WEX.nz US Citizen Lockout: Recovered Funds Inaccessible Due to Geographic Verification Bar
BlockedLegal or institutional constraint prevented access — the authorized party could not move the funds.
Following the July 2017 FBI seizure of BTC-e exchange assets, the platform's successor WEX.nz announced recovery of 55% of client Bitcoin holdings, with plans to distribute recovered funds plus WEX tokens (compensation for the 45% seized). The recovery mechanism appeared sound: custodial assets were recovered, and withdrawal pathways were established.
However, WEX's account verification process contained a critical geographic restriction: the country selection dropdown did not include the United States as an option. This meant US citizen account holders—even those with legitimate pre-seizure BTC-e accounts—could not complete the verification step required to access their recovered funds.
Affected users reported being locked out continuously from July 2017 through at least November 2017, more than four months after the initial seizure. User 'jakefrey' described an account suspended for inactivity prior to the raid, then unable to verify on WEX due to the missing US option. Another user ('JamesNoJosh') stated: "There alot of us that got screwed, my account is still locked and have been since July 2017." Community responses indicated resignation: affected users were advised to "kiss your funds goodbye."

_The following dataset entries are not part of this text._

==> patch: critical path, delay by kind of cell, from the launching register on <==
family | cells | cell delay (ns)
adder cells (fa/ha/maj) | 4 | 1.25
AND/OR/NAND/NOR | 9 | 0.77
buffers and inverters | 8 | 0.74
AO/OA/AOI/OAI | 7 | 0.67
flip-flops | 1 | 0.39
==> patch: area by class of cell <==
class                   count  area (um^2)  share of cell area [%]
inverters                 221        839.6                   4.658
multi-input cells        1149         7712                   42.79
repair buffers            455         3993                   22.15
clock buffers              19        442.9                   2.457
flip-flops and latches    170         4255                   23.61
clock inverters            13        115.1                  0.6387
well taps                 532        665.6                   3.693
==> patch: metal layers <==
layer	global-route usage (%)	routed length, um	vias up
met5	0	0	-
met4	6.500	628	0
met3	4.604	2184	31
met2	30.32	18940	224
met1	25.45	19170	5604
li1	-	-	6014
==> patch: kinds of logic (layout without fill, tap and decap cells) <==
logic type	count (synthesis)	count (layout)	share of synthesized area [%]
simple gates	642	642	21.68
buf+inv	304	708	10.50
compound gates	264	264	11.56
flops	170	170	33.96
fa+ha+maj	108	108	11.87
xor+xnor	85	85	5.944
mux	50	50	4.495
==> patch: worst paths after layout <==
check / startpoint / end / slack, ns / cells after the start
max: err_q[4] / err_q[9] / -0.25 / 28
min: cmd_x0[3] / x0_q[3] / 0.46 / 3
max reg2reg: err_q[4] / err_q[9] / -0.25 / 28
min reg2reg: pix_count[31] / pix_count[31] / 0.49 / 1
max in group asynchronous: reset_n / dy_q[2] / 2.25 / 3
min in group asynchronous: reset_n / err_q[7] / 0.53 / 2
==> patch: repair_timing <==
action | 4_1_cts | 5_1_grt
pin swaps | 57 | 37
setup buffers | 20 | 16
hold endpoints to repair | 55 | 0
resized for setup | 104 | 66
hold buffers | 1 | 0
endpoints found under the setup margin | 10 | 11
==> src/rtl/spi_tx_scheduler_if.sv <==
// Start/done handshake bundle between the transmit scheduler and the spi shifter.
interface spi_tx_scheduler_if;
    logic       spi_start;
    logic [7:0] spi_data;
    logic       spi_sel;
    logic       spi_done;

    modport master (
        output spi_start,
        output spi_data,
        output spi_sel,
        input  spi_done
    );

    modport slave (
        input  spi_start,
        input  spi_data,
        input  spi_sel,
        output spi_done
    );
endinterface

==> src/rtl/spi_tx_scheduler.sv <==
// Queues {sel,data} byte requests and issues them one at a time to the spi
// shifter, with a done-timeout watchdog, transmit pause and sticky error flags.
module spi_tx_scheduler #(
    parameter int DEPTH   = 8,
    parameter int ADDR_W  = 3,
    parameter int TIMEOUT = 64
) (
    input  logic                clk,
    input  logic                rst_n,
    input  logic                wr_en,
    input  logic [7:0]          wr_data,
    input  logic                wr_sel,
    input  logic                tx_enable,
    input  logic                err_clr,
    output logic                full,
    output logic                empty,
    output logic [ADDR_W:0]     count,
    output logic                busy,
    output logic                overflow,
    output logic                timeout_err,
    spi_tx_scheduler_if.master  spi
);

    localparam int WD_W = (TIMEOUT > 2) ? $clog2(TIMEOUT) : 1;
    localparam logic [WD_W-1:0]   WD_LAST  = WD_W'(TIMEOUT - 1);
    localparam logic [ADDR_W:0]   CNT_FULL = (ADDR_W + 1)'(DEPTH);

    typedef enum logic [1:0] {IDLE, ISSUE, WAIT_DONE, GAP} state_t;

    state_t              state_reg;
    logic [8:0]          mem [DEPTH];
    logic [ADDR_W-1:0]   wr_ptr_reg;
    logic [ADDR_W-1:0]   rd_ptr_reg;
    logic [ADDR_W:0]     count_reg;
    logic [ADDR_W:0]     count_next;
    logic                full_reg;
    logic                empty_reg;
    logic                busy_reg;
    logic                overflow_reg;
    logic                timeout_err_reg;
    logic                spi_start_reg;
    logic [7:0]          spi_data_reg;
    logic                spi_sel_reg;
    logic [WD_W-1:0]     wd_reg;
    logic                push;
    logic                pop;
    logic                timeout_hit;

    // Fullness is judged on the pre-edge state, so a same-cycle pop never frees a slot.
    assign push        = wr_en && !full_reg;
    assign pop         = (state_reg == IDLE) && tx_enable && !empty_reg;
    assign timeout_hit = (state_reg == WAIT_DONE) && !spi.spi_done && (wd_reg == WD_LAST);

    always_comb begin
        count_next = count_reg;
        if (push && !pop) begin
            count_next = count_reg + 1'b1;
        end else if (!push && pop) begin
            count_next = count_reg - 1'b1;
        end
    end

    always_ff @(posedge clk) begin
        if (push) begin
            mem[wr_ptr_reg] <= {wr_sel, wr_data};
        end
    end

    always_ff @(posedge clk or negedge rst_n) begin
        if (!rst_n) begin
            wr_ptr_reg <= '0;
            rd_ptr_reg <= '0;
            count_reg  <= '0;
            full_reg   <= 1'b0;
            empty_reg  <= 1'b1;
        end else begin
            if (push) begin
                wr_ptr_reg <= wr_ptr_reg + 1'b1;
            end
            if (pop) begin
                rd_ptr_reg <= rd_ptr_reg + 1'b1;
            end
            count_reg <= count_next;
            full_reg  <= (count_next == CNT_FULL);
            empty_reg <= (count_next == '0);
        end
    end

    // A set event in the same cycle as err_clr takes priority.
    always_ff @(posedge clk or negedge rst_n) begin
        if (!rst_n) begin
            overflow_reg    <= 1'b0;
            timeout_err_reg <= 1'b0;
        end else begin
            overflow_reg    <= (overflow_reg && !err_clr) || (wr_en && full_reg);
            timeout_err_reg <= (timeout_err_reg && !err_clr) || timeout_hit;
        end
    end

    always_ff @(posedge clk or negedge rst_n) begin
        if (!rst_n) begin
            state_reg     <= IDLE;
            busy_reg      <= 1'b0;
            spi_start_reg <= 1'b0;
            spi_data_reg  <= 8'h00;
            spi_sel_reg   <= 1'b0;
            wd_reg        <= '0;
        end else begin
            case (state_reg)
                IDLE: begin
                    spi_start_reg <= 1'b0;
                    if (pop) begin
                        spi_data_reg <= mem[rd_ptr_reg][7:0];
                        spi_sel_reg  <= mem[rd_ptr_reg][8];
                        busy_reg     <= 1'b1;
                        state_reg    <= ISSUE;
                    end
                end
                ISSUE: begin
                    // Start pulse occupies the first WAIT_DONE cycle, sampled by the spi at the next edge.
                    spi_start_reg <= 1'b1;
                    wd_reg        <= '0;
                    state_reg     <= WAIT_DONE;
                end
                WAIT_DONE: begin
                    spi_start_reg <= 1'b0;
                    if (spi.spi_done || timeout_hit) begin
                        state_reg <= GAP;
                    end else begin
                        wd_reg <= wd_reg + 1'b1;
                    end
                end
                GAP: begin
                    spi_start_reg <= 1'b0;
                    if (!spi.spi_done) begin
                        busy_reg  <= 1'b0;
                        state_reg <= IDLE;
                    end
                end
                default: begin
                    spi_start_reg <= 1'b0;
                    busy_reg      <= 1'b0;
                    state_reg     <= IDLE;
                end
            endcase
        end
    end

    assign full          = full_reg;
    assign empty         = empty_reg;
    assign count         = count_reg;
    assign busy          = busy_reg;
    assign overflow      = overflow_reg;
    assign timeout_err   = timeout_err_reg;
    assign spi.spi_start = spi_start_reg;
    assign spi.spi_data  = spi_data_reg;
    assign spi.spi_sel   = spi_sel_reg;

endmodule

==> src/flat_wrapper.sv <==
// flat-port wrapper written by rule: the top's interface ports become plain ports
module spi_tx_scheduler_flat 
#(
    parameter int DEPTH   = 8,
    parameter int ADDR_W  = 3,
    parameter int TIMEOUT = 64
)
  (clk, rst_n, wr_en, wr_data, wr_sel, tx_enable, err_clr, full, empty, count, busy, overflow, timeout_err, spi_spi_start, spi_spi_data, spi_spi_sel, spi_spi_done);
  spi_tx_scheduler_if spi_i ();
  input  logic clk;
  input  logic rst_n;
  input  logic wr_en;
  input  logic [7:0] wr_data;
  input  logic wr_sel;
  input  logic tx_enable;
  input  logic err_clr;
  output logic full;
  output logic empty;
  output logic [ADDR_W:0] count;
  output logic busy;
  output logic overflow;
  output logic timeout_err;
  output wire logic [$bits(spi_i.spi_start)-1:0] spi_spi_start;
  output wire logic [$bits(spi_i.spi_data)-1:0] spi_spi_data;
  output wire logic [$bits(spi_i.spi_sel)-1:0] spi_spi_sel;
  input wire logic [$bits(spi_i.spi_done)-1:0] spi_spi_done;
  assign spi_spi_start = spi_i.spi_start;
  assign spi_spi_data = spi_i.spi_data;
  assign spi_spi_sel = spi_i.spi_sel;
  assign spi_i.spi_done = spi_spi_done;
  spi_tx_scheduler #(.DEPTH(DEPTH), .ADDR_W(ADDR_W), .TIMEOUT(TIMEOUT)) u_core (.clk(clk), .rst_n(rst_n), .wr_en(wr_en), .wr_data(wr_data), .wr_sel(wr_sel), .tx_enable(tx_enable), .err_clr(err_clr), .full(full), .empty(empty), .count(count), .busy(busy), .overflow(overflow), .timeout_err(timeout_err), .spi(spi_i));
endmodule
==> config.mk <==
export PLATFORM = sky130hd
export DESIGN_NAME = rv32_instr_enc_flat
export DESIGN_NICKNAME = d
export VERILOG_FILES = /design/src/rtl/rv32_instr_enc_if.sv /design/src/rtl/rv32_instr_enc.sv /design/src/flat_wrapper.sv
export SDC_FILE = /design/constraint.sdc
export NUM_CORES = 1
export LEC_CHECK = 0
export BUFFER_PORTS_ARGS = -buffer_cell sky130_fd_sc_hd__buf_2
export CORE_ASPECT_RATIO = 1.4
export CORE_MARGIN = 5
export CORE_UTILIZATION = 55
export DETAILED_ROUTE_END_ITERATION = 8
export PLACE_DENSITY = 0.84
export SYNTH_ARGS = -nofsm -noshare
export SYNTH_HDL_FRONTEND = slang
export SYNTH_SLANG_ARGS = --single-unit
==> constraint.sdc <==
create_clock -name clk -period 6.2 [get_ports clk]
set_clock_uncertainty 0.05 [all_clocks]
set_input_delay 0.62 -clock clk [delete_from_list [all_inputs] [get_ports clk]]
set_output_delay 0.62 -clock clk [all_outputs]
set_load 0.01 [all_outputs]
==> src/rtl/rv32_instr_enc_if.sv <==
// Field-bundle in / packed-instruction out handshake bus for rv32_instr_enc.
// The encoder connects through the slave modport; the producer/consumer uses master.
interface rv32_instr_enc_if;
   logic        in_valid;
   logic        in_ready;
   logic [2:0]  in_fmt;
   logic [6:0]  in_opcode;
   logic [4:0]  in_rd;
   logic [4:0]  in_rs1;
   logic [4:0]  in_rs2;
   logic [2:0]  in_funct3;
   logic [6:0]  in_funct7;
   logic [31:0] in_imm;
   logic        out_valid;
   logic        out_ready;
   logic [31:0] out_instr;
   logic        out_err;

   modport master (
      output in_valid, in_fmt, in_opcode, in_rd, in_rs1, in_rs2, in_funct3, in_funct7, in_imm,
      output out_ready,
      input  in_ready, out_valid, out_instr, out_err
   );

   modport slave (
      input  in_valid, in_fmt, in_opcode, in_rd, in_rs1, in_rs2, in_funct3, in_funct7, in_imm,
      input  out_ready,
      output in_ready, out_valid, out_instr, out_err
   );
endinterface

==> src/rtl/rv32_instr_enc.sv <==
// RV32 instruction encoder: packs field bundles into 32-bit words behind a 2-entry FIFO.
// Optional immediate range checking is enabled with macro RV32_ENC_RANGE_CHECK_EN.
module rv32_instr_enc (
   input  logic              clk,
   input  logic              rst,
   rv32_instr_enc_if.slave   bus,
   output logic [15:0]       enc_count
);
   localparam int XPR_LEN = 32;

   logic [XPR_LEN-1:0] w_imm;
   logic [31:0]        w_instr;
   logic               w_fmt_err;
   logic               w_range_err;
   logic               w_push;
   logic               w_pop;

   logic [31:0]        r_instr [2];
   logic               r_err   [2];
   logic               r_rd_ptr;
   logic               r_wr_ptr;
   logic [1:0]         r_occ;
   logic [15:0]        r_count;

   assign w_imm = bus.in_imm;

   always_comb begin
      w_instr   = 32'h0000_0013;
      w_fmt_err = 1'b0;
      case (bus.in_fmt)
         3'd0: w_instr = {bus.in_funct7, bus.in_rs2, bus.in_rs1, bus.in_funct3, bus.in_rd, bus.in_opcode};
         3'd1: w_instr = {w_imm[11:0], bus.in_rs1, bus.in_funct3, bus.in_rd, bus.in_opcode};
         3'd2: w_instr = {w_imm[11:5], bus.in_rs2, bus.in_rs1, bus.in_funct3, w_imm[4:0], bus.in_opcode};
         3'd3: w_instr = {w_imm[12], w_imm[10:5], bus.in_rs2, bus.in_rs1, bus.in_funct3,
                          w_imm[4:1], w_imm[11], bus.in_opcode};
         3'd4: w_instr = {w_imm[31:12], bus.in_rd, bus.in_opcode};
         3'd5: w_instr = {w_imm[20], w_imm[10:1], w_imm[11], w_imm[19:12], bus.in_rd, bus.in_opcode};
         3'd6: w_instr = {bus.in_funct7, bus.in_rs2, w_imm[4:0], bus.in_funct3, bus.in_rd, bus.in_opcode};
         default: begin
            w_instr   = 32'h0000_0013;
            w_fmt_err = 1'b1;
         end
      endcase
   end

`ifdef RV32_ENC_RANGE_CHECK_EN
   // Signed-range checks reduce to "all bits above the field equal the sign bit".
   always_comb begin
      w_range_err = 1'b0;
      case (bus.in_fmt)
         3'd1, 3'd2: w_range_err = !((&w_imm[31:11]) || !(|w_imm[31:11]));
         3'd3:       w_range_err = w_imm[0] || !((&w_imm[31:12]) || !(|w_imm[31:12]));
         3'd4:       w_range_err = |w_imm[11:0];
         3'd5:       w_range_err = w_imm[0] || !((&w_imm[31:20]) || !(|w_imm[31:20]));
         3'd6:       w_range_err = |w_imm[31:5];
         default:    w_range_err = 1'b0;
      endcase
   end
`else
   assign w_range_err = 1'b0;
`endif

   assign bus.in_ready  = (r_occ != 2'd2);
   assign bus.out_valid = (r_occ != 2'd0);
   assign bus.out_instr = r_instr[r_rd_ptr];
   assign bus.out_err   = r_err[r_rd_ptr];
   assign enc_count     = r_count;

   assign w_push = bus.in_valid & bus.in_ready;
   assign w_pop  = bus.out_valid & bus.out_ready;

   always_ff @(posedge clk) begin
      if (rst) begin
         r_instr[0] <= '0;
         r_instr[1] <= '0;
         r_err[0]   <= 1'b0;
         r_err[1]   <= 1'b0;
         r_rd_ptr   <= 1'b0;
         r_wr_ptr   <= 1'b0;
         r_occ      <= 2'd0;
         r_count    <= '0;
      end else begin
         if (w_push) begin
            r_instr[r_wr_ptr] <= w_instr;
            r_err[r_wr_ptr]   <= w_fmt_err | w_range_err;
            r_wr_ptr          <= ~r_wr_ptr;
         end
         if (w_pop) begin
            r_rd_ptr <= ~r_rd_ptr;
            r_count  <= r_count + 16'd1;
         end
         case ({w_push, w_pop})
            2'b10:   r_occ <= r_occ + 2'd1;
            2'b01:   r_occ <= r_occ - 2'd1;
            default: r_occ <= r_occ;
         endcase
      end
   end
endmodule

==> src/flat_wrapper.sv <==
// flat-port wrapper written by rule: the top's interface ports become plain ports
module rv32_instr_enc_flat 
  (clk, rst, enc_count, bus_in_valid, bus_in_fmt, bus_in_opcode, bus_in_rd, bus_in_rs1, bus_in_rs2, bus_in_funct3, bus_in_funct7, bus_in_imm, bus_out_ready, bus_in_ready, bus_out_valid, bus_out_instr, bus_out_err);
  rv32_instr_enc_if bus_i ();
  input  logic clk;
  input  logic rst;
  output logic [15:0] enc_count;
  input wire logic [$bits(bus_i.in_valid)-1:0] bus_in_valid;
  input wire logic [$bits(bus_i.in_fmt)-1:0] bus_in_fmt;
  input wire logic [$bits(bus_i.in_opcode)-1:0] bus_in_opcode;
  input wire logic [$bits(bus_i.in_rd)-1:0] bus_in_rd;
  input wire logic [$bits(bus_i.in_rs1)-1:0] bus_in_rs1;
  input wire logic [$bits(bus_i.in_rs2)-1:0] bus_in_rs2;
  input wire logic [$bits(bus_i.in_funct3)-1:0] bus_in_funct3;
  input wire logic [$bits(bus_i.in_funct7)-1:0] bus_in_funct7;
  input wire logic [$bits(bus_i.in_imm)-1:0] bus_in_imm;
  input wire logic [$bits(bus_i.out_ready)-1:0] bus_out_ready;
  output wire logic [$bits(bus_i.in_ready)-1:0] bus_in_ready;
  output wire logic [$bits(bus_i.out_valid)-1:0] bus_out_valid;
  output wire logic [$bits(bus_i.out_instr)-1:0] bus_out_instr;
  output wire logic [$bits(bus_i.out_err)-1:0] bus_out_err;
  assign bus_i.in_valid = bus_in_valid;
  assign bus_i.in_fmt = bus_in_fmt;
  assign bus_i.in_opcode = bus_in_opcode;
  assign bus_i.in_rd = bus_in_rd;
  assign bus_i.in_rs1 = bus_in_rs1;
  assign bus_i.in_rs2 = bus_in_rs2;
  assign bus_i.in_funct3 = bus_in_funct3;
  assign bus_i.in_funct7 = bus_in_funct7;
  assign bus_i.in_imm = bus_in_imm;
  assign bus_i.out_ready = bus_out_ready;
  assign bus_in_ready = bus_i.in_ready;
  assign bus_out_valid = bus_i.out_valid;
  assign bus_out_instr = bus_i.out_instr;
  assign bus_out_err = bus_i.out_err;
  rv32_instr_enc u_core (.clk(clk), .rst(rst), .bus(bus_i), .enc_count(enc_count));
endmodule
# == After elaboration in Yosys (flattened, before gate mapping) ==
# Memory sizes are Yosys's and may differ from the RTL's. A register that Yosys moved wholly into a read port is not among the register bits.
# Cells that the tools add are included.
# classes
n_bitwise,4
mux,18
n_reduce_logical,6
addsub,3
n_eq_ne,9
# op_table
operator,n
$pmux W32 S7,1
$mux W32,1
$reduce_or A32 Y1,1
$add A16 B1 Y16 const B,1
$mux W1,15
$eq A3 B3 Y1 const B,3
$reduce_or A7 Y1,1
$eq A3 B2 Y1 const B,2
$pmux W2 S2,1
$reduce_bool A2 Y1,2
$eq A3 B1 Y1 const B,1
$logic_not A3 Y1,1
$add A2 B1 Y2 const B,1
$and A1 B1 Y1,2
$eq A2 B1 Y1 const B,1
$eq A2 B2 Y1 const B,1
$ne A2 B2 Y1 const B,1
$not A1 Y1,2
$sub A2 B1 Y2 const B,1
$reduce_or A1 Y1,1
# totals
out_inout_bits,51
word_cells,46
memories,2
input_bits,71
ram_bits,66
reg_bits,20
# memory_table
memory,words,word_bits,rd,rd_clocked_by_memory_dff,wr,line_no,source
u_core.r_instr,2,32,1,1,2,rv32_instr_enc.sv:18,logic [31:0] r_instr [2];
u_core.r_err,2,1,1,1,2,rv32_instr_enc.sv:19,logic r_err [2];

# == Longest topological paths before layout ==
# Gate-level depths: netlist (run 1).
# depth
word_depth,7
depth_mapped,6

# == Worst setup path after synthesis (run 1) ==
# No wires, ideal clock.
# synth_timing
kind,reg-to-reg
startpoint,register u_core.r_occ[0]
endpoint,memory u_core.r_err[0] (enable)
path_buffers,0
setup_time_ns,0.430
required_time_ns,5.720
stages_incl_launch_ff,4
slack_ns,3.386
arrival_ns,2.333
path_cell_list,dfxtp_1 -> nand2b_1 -> nand2_1 -> o21bai_1
# synth_rtl
item,line_no,source
from (decl),rv32_instr_enc.sv:22,logic [1:0] r_occ;
from (signal assigned),rv32_instr_enc.sv:93,2'b10: r_occ <= r_occ + 2'd1;
from (signal assigned),rv32_instr_enc.sv:94,2'b01: r_occ <= r_occ - 2'd1;
from (signal assigned),rv32_instr_enc.sv:95,default: r_occ <= r_occ;
to (decl),rv32_instr_enc.sv:19,

==> results of run 1 <==
==> final cells by class <==
cell class | instances | area (um2) | share of cell area
inverters | 7 | 26.3 | 0.00502
clock inverters | 7 | 120 | 0.0229
multi-input cells | 283 | 1820 | 0.347
well taps | 100 | 125 | 0.0239
flip-flops and latches | 87 | 2400 | 0.459
clock buffers | 9 | 124 | 0.0237
repair buffers | 123 | 621 | 0.119
==> placed cells by master, fill, tap and decap left out, types with 2 or more instances in the layout <==
master and instances:
or3_1 7, dfxtp_1 21, nand2b_1 2, nor3_1 7, a221oi_1 4, nand2_1 22
o211ai_1 2, nor2b_1 14, mux2_2 34, nor4_1 4, a22oi_1 8, a21o_1 2
xor2_1 5, xnor2_1 10, o21ai_0 11, a21oi_1 12, mux2i_1 14, a211o_1 3
nand4_1 7, o22ai_1 3, nor2_1 89, a22o_1 6, buf_2 121, inv_1 6
buf_4 2, edfxtp_1 66, nand3_1 4, ha_1 2, bufinv_16 3, clkbuf_8 9
==> cell families (layout without fill, tap and decap cells) <==
kind of cell | count (synthesis) | in the layout | share of synthesized area
xor+xnor | 15 | 15 | 0.0302
mux | 49 | 49 | 0.126
compound gates | 56 | 56 | 0.0870
fa+ha+maj | 2 | 2 | 0.00576
flops | 87 | 87 | 0.553
buf+inv | 30 | 146 | 0.0323
simple gates | 161 | 161 | 0.166
==> state kept, by name, summed over array words and instances, names as in the netlist, named ones only <==
signal and count:
u_core.r_occ 2, u_core.r_err 2, u_core.r_rd_ptr 1, u_core.enc_count 16
u_core.r_wr_ptr 1, u_core.r_instr 64
==> metal layers <==
metal  track usage  vias up
met5             0        -
met1         0.260     1606
li1              -     1658
met3        0.0695       13
met4        0.0623        0
met2         0.385      164
==> path summary, 6_finish.rpt <==
check	start	endpoint	cells past startpoint
hold reg to reg	u_core.enc_count[1]	u_core.enc_count[1]	2
hold / removal	u_core.enc_count[1]	u_core.enc_count[1]	2
setup / recovery	flip-flop	bus_out_instr[23]	3
setup reg to reg	u_core.r_occ[0]	u_core.r_instr[0][27]	4
==> power by group <==
part	switching (mW)	total, mW	internal (mW)
Sequential	0.0342	0.756	0.722
Clock	0.204	0.473	0.269
Combinational	0.265	0.482	0.217
==> worst reg2reg max path, cell delays in order, from the launching register on <==
cell	delay, ps
dfxtp_1	380
nand2b_1	220
nand2_1	210
or3_1	960
nor2_1	130
==> through the flow <==
step                      instance area [um2]  hold slack, ps   util  setup WS [ps]  instances
after floorplan                          4340             431      -           3390        400
after global placement                   4990             446  0.644           3680        600
after detailed placement                 4990             456  0.644           3630        600
after CTS                                5230             472  0.675           3870        616
after global routing                     5230             485  0.675           3790        616
final                                    5230             471  0.675           3900        616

WEX had assumed custodial responsibility for the recovered assets but imposed a compliance-driven geographic constraint that de facto confiscated holdings from a specific subset of legitimate account owners. Some users explored illicit workarounds (using non-US citizens' identity documents) to access accounts, but these carried fraud risk. By late 2017, no formal resolution pathway for US citizens had been documented, and the incident revealed a legal gray zone: an institution holding recovered custodial assets could block withdrawal access indefinitely through verification mechanisms, without clear property-law remedies for locked-out owners.
| Stress condition | Legal or authority constraint |
| Custody system | Exchange custody |
| Outcome | Blocked |
| Documentation | Partial |
| Year observed | 2017 |
| Country | United States |
When legal authority exists but operational access does not
Traditional financial institutions bridge the legal system and the operational system. A bank transfers funds when presented with a probate order because the bank is regulated, operates within the legal system, and has processes for accepting legal authority. A Bitcoin blockchain has none of these properties. It validates cryptographic signatures. That is the entirety of its access model.
Cases in this archive involving legal authority constraints fall into two main categories: cases where the legally authorized party lacks the credentials to exercise authority (the executor has the court order but not the seed phrase), and cases where legal or regulatory structures have blocked access to an exchange or custodial platform (sanctions, court-ordered freezes, regulatory seizures). The first category often has no technical resolution. The second depends on the legal process that imposed the constraint.
The gap is most pronounced in estate and inheritance contexts, where the deceased owner's legal authority transferred to an executor who was not given — and could not compel — the operational credentials.
Legal authority constraint cases are resolved before the stress event, not during it. The resolution is ensuring that legal authority and operational access are aligned: the executor knows where the credentials are, or has been designated as a trusted holder of credentials, or is working with a professional who was given access in advance. Legal documents alone do not bridge the gap — only pre-arranged operational access does.